Like its predecessor, DALLE-3 is a text-to-image generator that creates novel images based on written descriptions called prompts. Although OpenAI released no technical details about DALL-E 3, the AI model at the heart of previous versions of DALL-E was trained on millions of images created by human artists and photographers, some of them licensed from stock websites like Shutterstock. It’s likely DALL-E 3 follows this same formula, but with new training techniques and more computational training time.

Judging by the samples provided by OpenAI on its promotional blog, DALL-E 3 appears to be a radically more capable image synthesis model than anything else available in terms of following prompts. While OpenAI’s examples have been cherry-picked for their effectiveness, they appear to follow the prompt instructions faithfully and convincingly render objects with minimal deformations. Compared to DALL-E 2, OpenAI says that DALL-E 3 refines small details like hands more effectively, creating engaging images by default with “no hacks or prompt engineering required.”

In comparison, Midjourney, a competing AI image synthesis model from another vendor, renders photorealistic details well, but it still requires a great deal of counter-intuitive tinkering with prompts to gain any control over the image output.

DALL-E 3 also appears to handle text within images in a way that its predecessor couldn’t (some competing models like Stable Diffusion XL and DeepFloyd are getting better at it). For example, a prompt that included the words, “An illustration of an avocado sitting in a therapist’s chair, saying ‘I feel so empty inside’ with a pit-sized hole in its center,” created a cartoon avocado with the character quote perfectly encapsulated in a speech bubble.

Notably, OpenAI says that DALL-E 3 has been “built natively” on ChatGPT and will arrive as an integrated feature of ChatGPT Plus, allowing conversational refinements to images in a way that will use the AI assistant as a brainstorming partner. It also means that ChatGPT will be able to generate images based on the context of the current conversation, which may lead to novel new capabilities. Microsoft’s Bing Chat AI assistant, also built on technology from OpenAI, has been able to generate images in conversation since March.

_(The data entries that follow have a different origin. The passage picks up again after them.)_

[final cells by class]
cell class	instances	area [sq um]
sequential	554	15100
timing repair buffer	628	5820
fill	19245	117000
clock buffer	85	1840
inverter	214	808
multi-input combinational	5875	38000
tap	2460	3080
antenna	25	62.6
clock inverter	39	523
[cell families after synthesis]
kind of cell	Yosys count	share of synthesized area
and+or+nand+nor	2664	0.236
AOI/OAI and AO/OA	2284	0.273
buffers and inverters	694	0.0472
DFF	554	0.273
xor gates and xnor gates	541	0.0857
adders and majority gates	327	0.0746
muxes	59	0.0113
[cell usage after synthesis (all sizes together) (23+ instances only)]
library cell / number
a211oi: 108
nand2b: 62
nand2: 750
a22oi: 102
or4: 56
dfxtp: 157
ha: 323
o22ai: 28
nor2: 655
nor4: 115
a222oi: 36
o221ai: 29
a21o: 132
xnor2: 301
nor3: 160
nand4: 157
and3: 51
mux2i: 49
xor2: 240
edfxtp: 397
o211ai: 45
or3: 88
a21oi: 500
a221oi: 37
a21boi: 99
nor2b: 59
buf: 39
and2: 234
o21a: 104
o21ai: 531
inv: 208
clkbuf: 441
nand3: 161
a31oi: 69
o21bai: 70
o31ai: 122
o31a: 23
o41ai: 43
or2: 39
==> src/flat_wrapper.sv <==
// flat-port wrapper written by rule: the top's interface ports become plain ports
module mem_access_seq_flat 
#(
    parameter int WORD_WIDTH  = 31,
    parameter int MEM_DEPTH   = 2048,
    parameter int ACK_TIMEOUT = 15
)
  (clk, resetn, bus_reg_select_value, bus_do_mem_read, bus_do_mem_write, bus_write_data, bus_mem_ack, bus_mem_rdata, bus_mem_req, bus_mem_we, bus_mem_addr, bus_mem_wdata, bus_read_data, bus_busy, bus_access_done, bus_addr_error, bus_timeout_error);
  mem_access_seq_if #(.WORD_WIDTH(WORD_WIDTH)) bus_i ();
  input  logic clk;
  input  logic resetn;
  input wire logic [$bits(bus_i.reg_select_value)-1:0] bus_reg_select_value;
  input wire logic [$bits(bus_i.do_mem_read)-1:0] bus_do_mem_read;
  input wire logic [$bits(bus_i.do_mem_write)-1:0] bus_do_mem_write;
  input wire logic [$bits(bus_i.write_data)-1:0] bus_write_data;
  input wire logic [$bits(bus_i.mem_ack)-1:0] bus_mem_ack;
  input wire logic [$bits(bus_i.mem_rdata)-1:0] bus_mem_rdata;
  output wire logic [$bits(bus_i.mem_req)-1:0] bus_mem_req;
  output wire logic [$bits(bus_i.mem_we)-1:0] bus_mem_we;
  output wire logic [$bits(bus_i.mem_addr)-1:0] bus_mem_addr;
  output wire logic [$bits(bus_i.mem_wdata)-1:0] bus_mem_wdata;
  output wire logic [$bits(bus_i.read_data)-1:0] bus_read_data;
  output wire logic [$bits(bus_i.busy)-1:0] bus_busy;
  output wire logic [$bits(bus_i.access_done)-1:0] bus_access_done;
  output wire logic [$bits(bus_i.addr_error)-1:0] bus_addr_error;
  output wire logic [$bits(bus_i.timeout_error)-1:0] bus_timeout_error;
  assign bus_i.reg_select_value = bus_reg_select_value;
  assign bus_i.do_mem_read = bus_do_mem_read;
  assign bus_i.do_mem_write = bus_do_mem_write;
  assign bus_i.write_data = bus_write_data;
  assign bus_i.mem_ack = bus_mem_ack;
  assign bus_i.mem_rdata = bus_mem_rdata;
  assign bus_mem_req = bus_i.mem_req;
  assign bus_mem_we = bus_i.mem_we;
  assign bus_mem_addr = bus_i.mem_addr;
  assign bus_mem_wdata = bus_i.mem_wdata;
  assign bus_read_data = bus_i.read_data;
  assign bus_busy = bus_i.busy;
  assign bus_access_done = bus_i.access_done;
  assign bus_addr_error = bus_i.addr_error;
  assign bus_timeout_error = bus_i.timeout_error;
  mem_access_seq #(.WORD_WIDTH(WORD_WIDTH), .MEM_DEPTH(MEM_DEPTH), .ACK_TIMEOUT(ACK_TIMEOUT)) u_core (.clk(clk), .resetn(resetn), .bus(bus_i));
endmodule
==> config.mk <==
export PLATFORM = sky130hd
export DESIGN_NAME = mem_access_seq_flat
export DESIGN_NICKNAME = d
export VERILOG_FILES = /design/src/rtl/mem_access_seq_if.sv /design/src/rtl/mem_access_seq.sv /design/src/flat_wrapper.sv
export SDC_FILE = /design/constraint.sdc
export NUM_CORES = 1
export LEC_CHECK = 0
export ABC_AREA = 1
export CORE_MARGIN = 2
export CORE_UTILIZATION = 41
export CTS_CLUSTER_SIZE = 24
export DETAILED_ROUTE_END_ITERATION = 7
export PLACE_DENSITY = 0.8
export SLEW_MARGIN = 30
export SYNTH_ARGS = -nofsm -noshare
export SYNTH_HDL_FRONTEND = slang
export SYNTH_SLANG_ARGS = --single-unit
==> constraint.sdc <==
create_clock -name clk -period 1.74 [get_ports clk]
set_input_delay 0.174 -clock clk [delete_from_list [all_inputs] [get_ports clk]]
set_output_delay 0.174 -clock clk [all_outputs]
set_load 0.05 [all_outputs]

The teapot that created a tempest

An DALL-E 3 AI-generated image of "A 3D render of a coffee mug placed on a window sill during a stormy day. The storm outside the window is reflected in the coffee, with miniature lightning bolts and turbulent waves seen inside the mug. The room is dimly lit, adding to the dramatic atmosphere."

The original version of DALL-E emerged in January 2021, and OpenAI debuted its dramatically more capable sequel in April 2022, launching a new era of AI-generated imagery with a startling bang that captivated its initial closed-beta testers. The DALL-E models use a technique called latent diffusion that refines noise into images it “recognizes” from knowledge it gained from training on a data set and guidance from a prompt. The same tech allowed the emergence of the open-weight model Stable Diffusion in August last year.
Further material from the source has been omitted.